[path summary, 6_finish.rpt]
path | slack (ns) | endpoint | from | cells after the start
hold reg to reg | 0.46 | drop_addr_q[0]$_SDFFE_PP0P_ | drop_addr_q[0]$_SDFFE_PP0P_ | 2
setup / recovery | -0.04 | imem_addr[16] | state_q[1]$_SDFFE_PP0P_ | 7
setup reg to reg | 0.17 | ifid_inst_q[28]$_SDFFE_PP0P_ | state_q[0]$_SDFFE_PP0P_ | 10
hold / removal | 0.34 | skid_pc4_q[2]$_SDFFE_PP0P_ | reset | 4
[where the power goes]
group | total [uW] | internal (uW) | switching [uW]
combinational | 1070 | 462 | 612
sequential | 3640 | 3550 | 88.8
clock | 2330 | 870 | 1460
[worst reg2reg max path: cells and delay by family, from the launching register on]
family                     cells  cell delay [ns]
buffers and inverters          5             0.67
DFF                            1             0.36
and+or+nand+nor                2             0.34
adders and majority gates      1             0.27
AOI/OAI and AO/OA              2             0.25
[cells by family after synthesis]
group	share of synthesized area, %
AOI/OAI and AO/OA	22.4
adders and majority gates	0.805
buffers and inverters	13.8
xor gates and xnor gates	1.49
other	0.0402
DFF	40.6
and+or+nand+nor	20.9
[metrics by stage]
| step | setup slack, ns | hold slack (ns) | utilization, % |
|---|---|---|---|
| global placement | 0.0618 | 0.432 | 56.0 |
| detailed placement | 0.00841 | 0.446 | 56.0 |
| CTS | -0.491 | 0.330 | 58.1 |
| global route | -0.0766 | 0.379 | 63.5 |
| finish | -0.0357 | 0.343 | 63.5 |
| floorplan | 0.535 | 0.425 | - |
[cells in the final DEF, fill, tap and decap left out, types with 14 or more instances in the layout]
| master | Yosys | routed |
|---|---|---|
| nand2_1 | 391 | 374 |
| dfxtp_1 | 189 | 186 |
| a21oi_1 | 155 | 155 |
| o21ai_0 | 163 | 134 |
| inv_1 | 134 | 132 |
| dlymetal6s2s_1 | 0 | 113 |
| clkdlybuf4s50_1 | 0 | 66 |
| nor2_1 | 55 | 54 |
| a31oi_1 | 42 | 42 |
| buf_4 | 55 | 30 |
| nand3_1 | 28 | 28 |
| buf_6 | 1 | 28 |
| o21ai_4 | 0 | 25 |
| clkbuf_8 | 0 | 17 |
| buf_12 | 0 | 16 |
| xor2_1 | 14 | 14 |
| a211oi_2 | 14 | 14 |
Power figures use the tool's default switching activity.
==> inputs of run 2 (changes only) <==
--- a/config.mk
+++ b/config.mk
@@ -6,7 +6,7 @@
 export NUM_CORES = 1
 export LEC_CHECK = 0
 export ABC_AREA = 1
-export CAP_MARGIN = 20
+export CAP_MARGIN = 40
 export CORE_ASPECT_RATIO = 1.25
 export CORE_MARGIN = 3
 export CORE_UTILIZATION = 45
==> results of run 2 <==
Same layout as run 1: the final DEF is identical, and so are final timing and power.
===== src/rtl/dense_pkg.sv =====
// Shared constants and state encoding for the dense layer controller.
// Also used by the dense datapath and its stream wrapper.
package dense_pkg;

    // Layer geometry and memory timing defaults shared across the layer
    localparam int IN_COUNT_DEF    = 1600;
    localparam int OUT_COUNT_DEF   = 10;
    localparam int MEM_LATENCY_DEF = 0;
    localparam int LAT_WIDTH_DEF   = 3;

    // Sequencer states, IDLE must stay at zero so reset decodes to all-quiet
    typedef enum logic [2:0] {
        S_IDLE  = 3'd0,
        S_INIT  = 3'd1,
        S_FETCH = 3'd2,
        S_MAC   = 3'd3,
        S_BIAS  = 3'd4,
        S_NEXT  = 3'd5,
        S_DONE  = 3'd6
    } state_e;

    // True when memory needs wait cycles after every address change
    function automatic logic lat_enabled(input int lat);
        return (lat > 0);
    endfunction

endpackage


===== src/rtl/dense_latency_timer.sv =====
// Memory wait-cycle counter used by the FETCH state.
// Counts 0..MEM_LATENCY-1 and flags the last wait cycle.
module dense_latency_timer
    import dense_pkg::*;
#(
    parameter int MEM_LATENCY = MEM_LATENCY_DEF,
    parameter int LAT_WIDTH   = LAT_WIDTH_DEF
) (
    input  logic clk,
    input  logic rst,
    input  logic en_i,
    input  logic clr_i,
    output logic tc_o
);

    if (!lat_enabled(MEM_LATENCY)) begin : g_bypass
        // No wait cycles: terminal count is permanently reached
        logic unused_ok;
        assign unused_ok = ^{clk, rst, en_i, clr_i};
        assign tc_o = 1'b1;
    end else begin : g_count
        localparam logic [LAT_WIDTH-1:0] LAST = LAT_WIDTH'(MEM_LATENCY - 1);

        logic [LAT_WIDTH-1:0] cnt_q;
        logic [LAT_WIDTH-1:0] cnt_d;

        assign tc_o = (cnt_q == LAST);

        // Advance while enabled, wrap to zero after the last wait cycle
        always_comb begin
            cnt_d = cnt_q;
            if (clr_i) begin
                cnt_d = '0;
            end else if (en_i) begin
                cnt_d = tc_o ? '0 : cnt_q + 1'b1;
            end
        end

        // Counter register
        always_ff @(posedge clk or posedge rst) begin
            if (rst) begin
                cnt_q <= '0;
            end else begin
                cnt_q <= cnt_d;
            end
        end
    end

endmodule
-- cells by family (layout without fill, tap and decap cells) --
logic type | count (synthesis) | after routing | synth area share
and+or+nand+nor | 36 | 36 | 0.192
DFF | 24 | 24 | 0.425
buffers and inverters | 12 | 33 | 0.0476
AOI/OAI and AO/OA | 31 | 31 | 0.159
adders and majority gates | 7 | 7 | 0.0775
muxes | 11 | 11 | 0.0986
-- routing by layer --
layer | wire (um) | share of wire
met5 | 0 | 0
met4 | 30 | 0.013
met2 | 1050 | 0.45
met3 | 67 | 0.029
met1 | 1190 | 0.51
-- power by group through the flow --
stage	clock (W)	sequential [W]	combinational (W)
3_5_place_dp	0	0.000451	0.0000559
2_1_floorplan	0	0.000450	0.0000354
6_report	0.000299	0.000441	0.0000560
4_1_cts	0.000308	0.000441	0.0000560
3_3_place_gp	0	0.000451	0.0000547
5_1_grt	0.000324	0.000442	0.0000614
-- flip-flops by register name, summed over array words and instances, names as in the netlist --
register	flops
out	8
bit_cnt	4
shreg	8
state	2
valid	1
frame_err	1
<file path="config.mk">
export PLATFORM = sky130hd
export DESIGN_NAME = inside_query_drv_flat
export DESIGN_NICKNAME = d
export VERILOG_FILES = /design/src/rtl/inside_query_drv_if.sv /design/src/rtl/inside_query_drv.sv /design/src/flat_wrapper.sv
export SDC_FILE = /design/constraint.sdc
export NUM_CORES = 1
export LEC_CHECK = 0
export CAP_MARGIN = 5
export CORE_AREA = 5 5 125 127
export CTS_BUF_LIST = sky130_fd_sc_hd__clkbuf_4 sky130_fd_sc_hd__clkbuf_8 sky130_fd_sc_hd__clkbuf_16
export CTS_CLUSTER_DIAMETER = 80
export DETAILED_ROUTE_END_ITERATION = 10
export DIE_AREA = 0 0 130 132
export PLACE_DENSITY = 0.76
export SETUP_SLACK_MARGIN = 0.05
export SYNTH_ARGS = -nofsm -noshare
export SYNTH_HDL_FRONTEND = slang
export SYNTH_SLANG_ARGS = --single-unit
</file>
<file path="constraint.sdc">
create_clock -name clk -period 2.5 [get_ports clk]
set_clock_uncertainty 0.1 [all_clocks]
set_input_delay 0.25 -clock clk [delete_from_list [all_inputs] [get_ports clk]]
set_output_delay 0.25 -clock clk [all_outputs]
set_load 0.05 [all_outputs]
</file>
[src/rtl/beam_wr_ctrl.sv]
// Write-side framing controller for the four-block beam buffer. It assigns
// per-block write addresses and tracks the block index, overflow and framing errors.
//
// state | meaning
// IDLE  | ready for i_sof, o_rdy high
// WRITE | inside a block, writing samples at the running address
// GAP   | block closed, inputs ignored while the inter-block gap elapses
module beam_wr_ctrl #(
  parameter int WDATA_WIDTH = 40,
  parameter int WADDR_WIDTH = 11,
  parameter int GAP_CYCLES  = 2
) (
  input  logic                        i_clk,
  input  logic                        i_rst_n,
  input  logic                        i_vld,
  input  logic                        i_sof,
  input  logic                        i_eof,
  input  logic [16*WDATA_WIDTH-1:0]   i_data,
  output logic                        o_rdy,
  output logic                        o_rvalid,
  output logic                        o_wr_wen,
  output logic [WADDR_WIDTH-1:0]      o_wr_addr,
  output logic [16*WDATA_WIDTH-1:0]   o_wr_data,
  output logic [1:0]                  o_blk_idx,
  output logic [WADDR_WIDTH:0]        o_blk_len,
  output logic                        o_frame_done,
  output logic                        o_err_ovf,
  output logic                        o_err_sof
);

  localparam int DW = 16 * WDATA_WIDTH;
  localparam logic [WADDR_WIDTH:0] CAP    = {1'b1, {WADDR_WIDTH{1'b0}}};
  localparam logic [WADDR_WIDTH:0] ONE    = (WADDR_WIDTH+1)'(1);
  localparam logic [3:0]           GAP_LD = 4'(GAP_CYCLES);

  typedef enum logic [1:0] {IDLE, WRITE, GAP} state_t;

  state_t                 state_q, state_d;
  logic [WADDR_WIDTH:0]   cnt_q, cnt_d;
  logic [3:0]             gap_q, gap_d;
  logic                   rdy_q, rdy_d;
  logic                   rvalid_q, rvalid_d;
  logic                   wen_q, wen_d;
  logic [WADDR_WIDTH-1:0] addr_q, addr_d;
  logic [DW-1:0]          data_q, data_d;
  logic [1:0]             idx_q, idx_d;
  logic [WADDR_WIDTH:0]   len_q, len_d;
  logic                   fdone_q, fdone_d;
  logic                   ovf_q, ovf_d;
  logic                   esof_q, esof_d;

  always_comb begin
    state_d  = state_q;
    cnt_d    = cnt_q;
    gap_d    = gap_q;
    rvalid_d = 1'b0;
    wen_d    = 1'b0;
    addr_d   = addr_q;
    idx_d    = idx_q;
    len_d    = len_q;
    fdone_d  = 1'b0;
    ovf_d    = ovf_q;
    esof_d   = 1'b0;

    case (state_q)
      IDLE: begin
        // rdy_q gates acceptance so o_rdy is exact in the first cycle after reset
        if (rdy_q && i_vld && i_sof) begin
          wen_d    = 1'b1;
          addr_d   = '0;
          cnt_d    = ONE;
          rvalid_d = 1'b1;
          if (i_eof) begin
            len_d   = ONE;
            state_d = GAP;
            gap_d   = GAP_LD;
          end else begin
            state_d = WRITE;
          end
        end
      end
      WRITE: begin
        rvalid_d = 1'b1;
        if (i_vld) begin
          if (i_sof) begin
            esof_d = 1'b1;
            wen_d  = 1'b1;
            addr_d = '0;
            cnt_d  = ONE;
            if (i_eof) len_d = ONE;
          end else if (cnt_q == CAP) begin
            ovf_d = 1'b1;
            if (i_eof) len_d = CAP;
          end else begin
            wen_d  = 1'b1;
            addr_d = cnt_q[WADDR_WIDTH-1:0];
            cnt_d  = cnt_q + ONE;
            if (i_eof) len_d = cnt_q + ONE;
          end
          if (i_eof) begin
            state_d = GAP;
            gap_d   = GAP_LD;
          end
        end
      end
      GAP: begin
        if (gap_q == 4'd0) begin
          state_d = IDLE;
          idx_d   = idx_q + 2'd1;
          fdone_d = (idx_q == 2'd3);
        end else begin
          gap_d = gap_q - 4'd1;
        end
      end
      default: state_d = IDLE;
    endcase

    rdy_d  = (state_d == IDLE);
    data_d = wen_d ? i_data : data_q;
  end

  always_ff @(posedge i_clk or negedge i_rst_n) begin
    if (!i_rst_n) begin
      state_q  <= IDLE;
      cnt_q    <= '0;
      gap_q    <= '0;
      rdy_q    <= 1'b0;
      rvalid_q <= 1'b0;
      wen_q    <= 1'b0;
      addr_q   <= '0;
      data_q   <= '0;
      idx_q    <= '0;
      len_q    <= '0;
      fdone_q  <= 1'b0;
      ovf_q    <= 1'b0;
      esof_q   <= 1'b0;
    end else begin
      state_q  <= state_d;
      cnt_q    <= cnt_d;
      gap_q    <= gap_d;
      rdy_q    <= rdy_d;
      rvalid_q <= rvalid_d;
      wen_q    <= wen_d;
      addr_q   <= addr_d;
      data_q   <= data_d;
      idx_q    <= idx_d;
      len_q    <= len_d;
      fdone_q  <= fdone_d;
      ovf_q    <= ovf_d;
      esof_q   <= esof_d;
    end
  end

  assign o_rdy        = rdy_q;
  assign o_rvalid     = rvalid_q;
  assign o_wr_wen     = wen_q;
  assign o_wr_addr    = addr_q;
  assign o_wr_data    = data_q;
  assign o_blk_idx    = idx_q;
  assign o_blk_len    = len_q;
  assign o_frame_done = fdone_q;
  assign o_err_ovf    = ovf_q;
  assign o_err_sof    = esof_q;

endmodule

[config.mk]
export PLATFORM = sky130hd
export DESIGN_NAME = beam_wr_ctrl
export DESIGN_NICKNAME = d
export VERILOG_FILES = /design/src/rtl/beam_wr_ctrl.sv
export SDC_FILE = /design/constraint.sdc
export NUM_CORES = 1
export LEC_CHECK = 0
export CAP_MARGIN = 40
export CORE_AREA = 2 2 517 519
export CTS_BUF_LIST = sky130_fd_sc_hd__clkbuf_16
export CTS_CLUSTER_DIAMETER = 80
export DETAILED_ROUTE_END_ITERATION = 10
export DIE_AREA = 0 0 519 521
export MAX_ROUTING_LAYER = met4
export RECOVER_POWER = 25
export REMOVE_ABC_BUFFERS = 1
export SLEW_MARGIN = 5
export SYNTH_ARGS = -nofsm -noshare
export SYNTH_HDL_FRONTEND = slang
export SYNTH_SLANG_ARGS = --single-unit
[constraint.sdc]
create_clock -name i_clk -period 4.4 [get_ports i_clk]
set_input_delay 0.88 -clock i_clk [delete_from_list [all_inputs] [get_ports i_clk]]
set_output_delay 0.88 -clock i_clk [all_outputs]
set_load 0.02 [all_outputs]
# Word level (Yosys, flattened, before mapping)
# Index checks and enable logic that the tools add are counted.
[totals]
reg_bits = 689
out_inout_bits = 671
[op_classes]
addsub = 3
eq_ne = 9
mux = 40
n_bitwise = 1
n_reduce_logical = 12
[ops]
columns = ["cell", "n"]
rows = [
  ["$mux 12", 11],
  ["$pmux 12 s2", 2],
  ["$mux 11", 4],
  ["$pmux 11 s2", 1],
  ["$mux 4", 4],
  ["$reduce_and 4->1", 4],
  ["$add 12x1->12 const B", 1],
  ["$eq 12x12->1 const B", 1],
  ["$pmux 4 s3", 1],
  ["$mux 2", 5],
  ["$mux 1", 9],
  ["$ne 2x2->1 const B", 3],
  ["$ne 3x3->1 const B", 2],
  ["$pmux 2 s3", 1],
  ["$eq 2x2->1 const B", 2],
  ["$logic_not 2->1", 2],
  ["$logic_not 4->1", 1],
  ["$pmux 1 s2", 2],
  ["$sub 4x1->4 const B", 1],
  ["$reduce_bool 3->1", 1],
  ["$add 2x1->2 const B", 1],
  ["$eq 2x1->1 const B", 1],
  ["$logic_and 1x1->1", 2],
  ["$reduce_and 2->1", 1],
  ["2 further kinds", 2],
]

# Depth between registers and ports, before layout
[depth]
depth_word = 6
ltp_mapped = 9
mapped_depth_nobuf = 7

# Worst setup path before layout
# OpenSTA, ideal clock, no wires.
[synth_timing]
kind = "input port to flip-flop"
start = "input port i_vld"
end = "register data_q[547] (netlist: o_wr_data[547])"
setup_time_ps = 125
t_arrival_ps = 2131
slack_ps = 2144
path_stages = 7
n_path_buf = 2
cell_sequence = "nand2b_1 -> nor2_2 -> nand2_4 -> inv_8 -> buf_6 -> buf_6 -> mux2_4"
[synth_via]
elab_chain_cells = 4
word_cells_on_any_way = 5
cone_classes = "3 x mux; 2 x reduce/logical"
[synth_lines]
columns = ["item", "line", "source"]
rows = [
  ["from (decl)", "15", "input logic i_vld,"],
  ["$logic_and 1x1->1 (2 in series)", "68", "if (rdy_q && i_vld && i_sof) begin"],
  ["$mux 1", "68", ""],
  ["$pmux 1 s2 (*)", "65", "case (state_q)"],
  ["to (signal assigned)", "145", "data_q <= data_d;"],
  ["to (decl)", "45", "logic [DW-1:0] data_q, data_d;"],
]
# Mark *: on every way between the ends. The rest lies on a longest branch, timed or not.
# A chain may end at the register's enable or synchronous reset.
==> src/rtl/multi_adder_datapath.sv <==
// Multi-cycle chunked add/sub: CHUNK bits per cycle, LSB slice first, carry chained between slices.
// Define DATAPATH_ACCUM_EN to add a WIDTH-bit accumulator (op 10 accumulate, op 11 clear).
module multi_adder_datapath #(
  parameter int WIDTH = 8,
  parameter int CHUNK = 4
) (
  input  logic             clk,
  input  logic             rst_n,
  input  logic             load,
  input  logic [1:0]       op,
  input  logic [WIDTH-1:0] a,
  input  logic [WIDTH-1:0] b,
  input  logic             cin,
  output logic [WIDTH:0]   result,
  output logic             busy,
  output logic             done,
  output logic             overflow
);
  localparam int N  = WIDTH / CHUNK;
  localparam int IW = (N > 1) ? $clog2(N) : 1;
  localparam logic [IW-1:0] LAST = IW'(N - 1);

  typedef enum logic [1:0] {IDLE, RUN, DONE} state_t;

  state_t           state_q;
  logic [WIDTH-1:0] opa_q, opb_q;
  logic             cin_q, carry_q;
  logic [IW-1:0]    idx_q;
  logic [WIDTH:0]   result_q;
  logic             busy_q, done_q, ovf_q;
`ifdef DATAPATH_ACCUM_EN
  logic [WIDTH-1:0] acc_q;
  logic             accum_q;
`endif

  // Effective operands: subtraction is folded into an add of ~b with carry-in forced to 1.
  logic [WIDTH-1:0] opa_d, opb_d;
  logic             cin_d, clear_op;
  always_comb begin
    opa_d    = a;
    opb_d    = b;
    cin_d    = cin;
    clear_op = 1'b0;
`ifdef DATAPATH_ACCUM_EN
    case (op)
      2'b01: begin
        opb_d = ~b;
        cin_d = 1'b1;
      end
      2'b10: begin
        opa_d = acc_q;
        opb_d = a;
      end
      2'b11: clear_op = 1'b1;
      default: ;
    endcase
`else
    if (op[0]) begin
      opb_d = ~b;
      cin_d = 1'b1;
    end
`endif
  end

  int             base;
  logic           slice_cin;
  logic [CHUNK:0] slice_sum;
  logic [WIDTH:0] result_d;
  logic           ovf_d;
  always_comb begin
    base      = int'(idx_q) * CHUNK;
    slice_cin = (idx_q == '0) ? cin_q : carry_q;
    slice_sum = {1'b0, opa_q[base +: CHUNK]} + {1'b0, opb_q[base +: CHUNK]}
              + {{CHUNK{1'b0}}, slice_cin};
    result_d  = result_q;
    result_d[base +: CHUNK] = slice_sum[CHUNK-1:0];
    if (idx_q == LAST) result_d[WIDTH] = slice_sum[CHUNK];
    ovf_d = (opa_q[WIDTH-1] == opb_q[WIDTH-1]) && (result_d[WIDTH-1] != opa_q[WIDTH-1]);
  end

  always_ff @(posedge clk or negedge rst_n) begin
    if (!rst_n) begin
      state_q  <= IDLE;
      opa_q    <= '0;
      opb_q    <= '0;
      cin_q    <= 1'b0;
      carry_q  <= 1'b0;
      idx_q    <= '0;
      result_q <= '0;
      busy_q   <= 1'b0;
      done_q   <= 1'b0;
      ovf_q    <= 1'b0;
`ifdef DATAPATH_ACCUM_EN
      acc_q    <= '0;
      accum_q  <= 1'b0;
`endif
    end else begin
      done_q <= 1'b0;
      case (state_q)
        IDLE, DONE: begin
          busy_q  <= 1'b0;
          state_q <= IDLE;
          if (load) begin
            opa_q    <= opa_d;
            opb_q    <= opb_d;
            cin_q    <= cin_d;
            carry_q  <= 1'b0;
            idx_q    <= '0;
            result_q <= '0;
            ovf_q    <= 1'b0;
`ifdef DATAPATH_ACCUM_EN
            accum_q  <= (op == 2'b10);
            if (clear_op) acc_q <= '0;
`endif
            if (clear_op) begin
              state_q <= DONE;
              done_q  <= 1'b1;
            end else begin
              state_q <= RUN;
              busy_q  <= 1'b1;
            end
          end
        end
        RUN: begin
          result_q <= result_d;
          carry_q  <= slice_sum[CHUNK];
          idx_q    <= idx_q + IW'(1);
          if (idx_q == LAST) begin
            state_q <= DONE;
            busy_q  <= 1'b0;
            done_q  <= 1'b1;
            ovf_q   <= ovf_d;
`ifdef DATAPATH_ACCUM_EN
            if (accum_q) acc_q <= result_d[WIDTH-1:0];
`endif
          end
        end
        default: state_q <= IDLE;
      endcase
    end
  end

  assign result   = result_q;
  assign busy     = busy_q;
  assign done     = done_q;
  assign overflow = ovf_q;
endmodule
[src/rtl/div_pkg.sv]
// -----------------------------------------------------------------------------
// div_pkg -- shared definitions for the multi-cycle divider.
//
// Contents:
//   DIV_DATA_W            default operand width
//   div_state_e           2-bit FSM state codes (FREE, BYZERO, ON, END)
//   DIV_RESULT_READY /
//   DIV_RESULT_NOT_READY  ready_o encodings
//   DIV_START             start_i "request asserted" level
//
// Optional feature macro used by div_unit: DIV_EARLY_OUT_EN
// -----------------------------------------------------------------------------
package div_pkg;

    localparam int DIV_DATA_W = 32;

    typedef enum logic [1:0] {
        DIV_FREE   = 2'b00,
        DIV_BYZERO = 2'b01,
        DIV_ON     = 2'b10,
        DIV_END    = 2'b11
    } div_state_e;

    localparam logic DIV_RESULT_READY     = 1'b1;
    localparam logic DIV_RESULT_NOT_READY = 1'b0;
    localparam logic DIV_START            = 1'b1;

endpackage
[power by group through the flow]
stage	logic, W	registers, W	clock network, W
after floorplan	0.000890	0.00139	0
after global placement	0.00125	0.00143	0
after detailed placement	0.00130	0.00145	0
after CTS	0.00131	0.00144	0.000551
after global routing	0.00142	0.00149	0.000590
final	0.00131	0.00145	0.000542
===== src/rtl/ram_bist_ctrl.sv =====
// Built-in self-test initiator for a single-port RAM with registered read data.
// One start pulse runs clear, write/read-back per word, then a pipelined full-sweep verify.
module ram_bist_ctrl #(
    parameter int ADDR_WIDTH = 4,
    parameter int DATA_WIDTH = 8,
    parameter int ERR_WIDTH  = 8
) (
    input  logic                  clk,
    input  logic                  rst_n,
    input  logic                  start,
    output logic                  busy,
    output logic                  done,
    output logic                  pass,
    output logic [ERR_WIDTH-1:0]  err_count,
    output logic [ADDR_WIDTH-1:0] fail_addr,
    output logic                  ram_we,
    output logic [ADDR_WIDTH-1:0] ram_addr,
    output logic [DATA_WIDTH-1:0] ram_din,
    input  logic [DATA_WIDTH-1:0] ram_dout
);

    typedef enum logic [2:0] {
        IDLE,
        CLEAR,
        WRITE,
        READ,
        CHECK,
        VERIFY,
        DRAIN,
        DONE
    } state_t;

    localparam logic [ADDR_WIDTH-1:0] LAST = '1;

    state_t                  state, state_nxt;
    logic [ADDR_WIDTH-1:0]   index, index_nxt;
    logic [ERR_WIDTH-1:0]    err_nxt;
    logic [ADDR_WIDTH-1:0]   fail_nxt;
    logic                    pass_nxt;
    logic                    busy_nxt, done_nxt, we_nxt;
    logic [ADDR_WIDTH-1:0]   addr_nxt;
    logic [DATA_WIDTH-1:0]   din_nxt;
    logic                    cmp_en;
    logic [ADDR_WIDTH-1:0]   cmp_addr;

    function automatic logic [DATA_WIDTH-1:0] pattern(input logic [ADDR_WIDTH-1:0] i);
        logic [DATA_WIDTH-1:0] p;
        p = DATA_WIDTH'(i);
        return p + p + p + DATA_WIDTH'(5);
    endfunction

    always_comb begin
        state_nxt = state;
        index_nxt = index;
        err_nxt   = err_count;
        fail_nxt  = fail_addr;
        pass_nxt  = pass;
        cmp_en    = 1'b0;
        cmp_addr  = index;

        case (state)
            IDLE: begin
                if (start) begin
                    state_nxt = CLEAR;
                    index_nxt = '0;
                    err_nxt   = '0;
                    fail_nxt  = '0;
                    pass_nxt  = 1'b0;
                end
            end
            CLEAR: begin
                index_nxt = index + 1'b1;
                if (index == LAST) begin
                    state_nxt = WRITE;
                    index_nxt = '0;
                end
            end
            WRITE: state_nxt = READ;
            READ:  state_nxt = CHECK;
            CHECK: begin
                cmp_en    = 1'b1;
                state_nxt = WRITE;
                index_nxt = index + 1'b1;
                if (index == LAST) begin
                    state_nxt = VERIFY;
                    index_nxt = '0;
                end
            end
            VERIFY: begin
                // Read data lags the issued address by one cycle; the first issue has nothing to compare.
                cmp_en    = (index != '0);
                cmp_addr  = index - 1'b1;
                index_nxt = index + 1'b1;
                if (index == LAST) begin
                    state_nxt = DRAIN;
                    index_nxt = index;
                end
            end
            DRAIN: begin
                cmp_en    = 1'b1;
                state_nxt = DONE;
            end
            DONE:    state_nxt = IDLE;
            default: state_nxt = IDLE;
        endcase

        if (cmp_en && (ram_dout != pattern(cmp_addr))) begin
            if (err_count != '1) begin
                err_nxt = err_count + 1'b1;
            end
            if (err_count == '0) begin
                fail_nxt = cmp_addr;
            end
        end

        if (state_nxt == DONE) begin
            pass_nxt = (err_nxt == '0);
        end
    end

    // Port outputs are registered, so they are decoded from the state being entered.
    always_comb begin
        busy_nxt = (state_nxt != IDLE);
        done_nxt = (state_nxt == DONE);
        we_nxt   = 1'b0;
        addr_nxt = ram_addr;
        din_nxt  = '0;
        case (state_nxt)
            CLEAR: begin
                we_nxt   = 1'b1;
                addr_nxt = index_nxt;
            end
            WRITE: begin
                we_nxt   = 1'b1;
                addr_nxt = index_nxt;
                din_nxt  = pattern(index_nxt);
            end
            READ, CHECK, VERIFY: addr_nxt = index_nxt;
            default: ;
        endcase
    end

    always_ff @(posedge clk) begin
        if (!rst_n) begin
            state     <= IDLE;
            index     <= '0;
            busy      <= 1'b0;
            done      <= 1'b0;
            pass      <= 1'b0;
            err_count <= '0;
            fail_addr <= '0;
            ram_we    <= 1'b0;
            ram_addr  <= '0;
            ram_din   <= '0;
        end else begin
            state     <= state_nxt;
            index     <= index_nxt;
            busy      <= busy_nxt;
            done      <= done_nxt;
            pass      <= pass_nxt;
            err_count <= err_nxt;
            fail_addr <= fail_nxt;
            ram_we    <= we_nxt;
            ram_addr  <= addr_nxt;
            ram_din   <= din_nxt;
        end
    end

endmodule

§ §

# Required work
The lines above from the one with "buf_12 | 0 | 16 |" through the one with "results of run" are to be duplicated exactly, ends included, with nothing added.

# Solution for this problem
| buf_12 | 0 | 16 |
| xor2_1 | 14 | 14 |
| a211oi_2 | 14 | 14 |
Power figures use the tool's default switching activity.
==> inputs of run 2 (changes only) <==
--- a/config.mk
+++ b/config.mk
@@ -6,7 +6,7 @@
 export NUM_CORES = 1
 export LEC_CHECK = 0
 export ABC_AREA = 1
-export CAP_MARGIN = 20
+export CAP_MARGIN = 40
 export CORE_ASPECT_RATIO = 1.25
 export CORE_MARGIN = 3
 export CORE_UTILIZATION = 45
==> results of run 2 <==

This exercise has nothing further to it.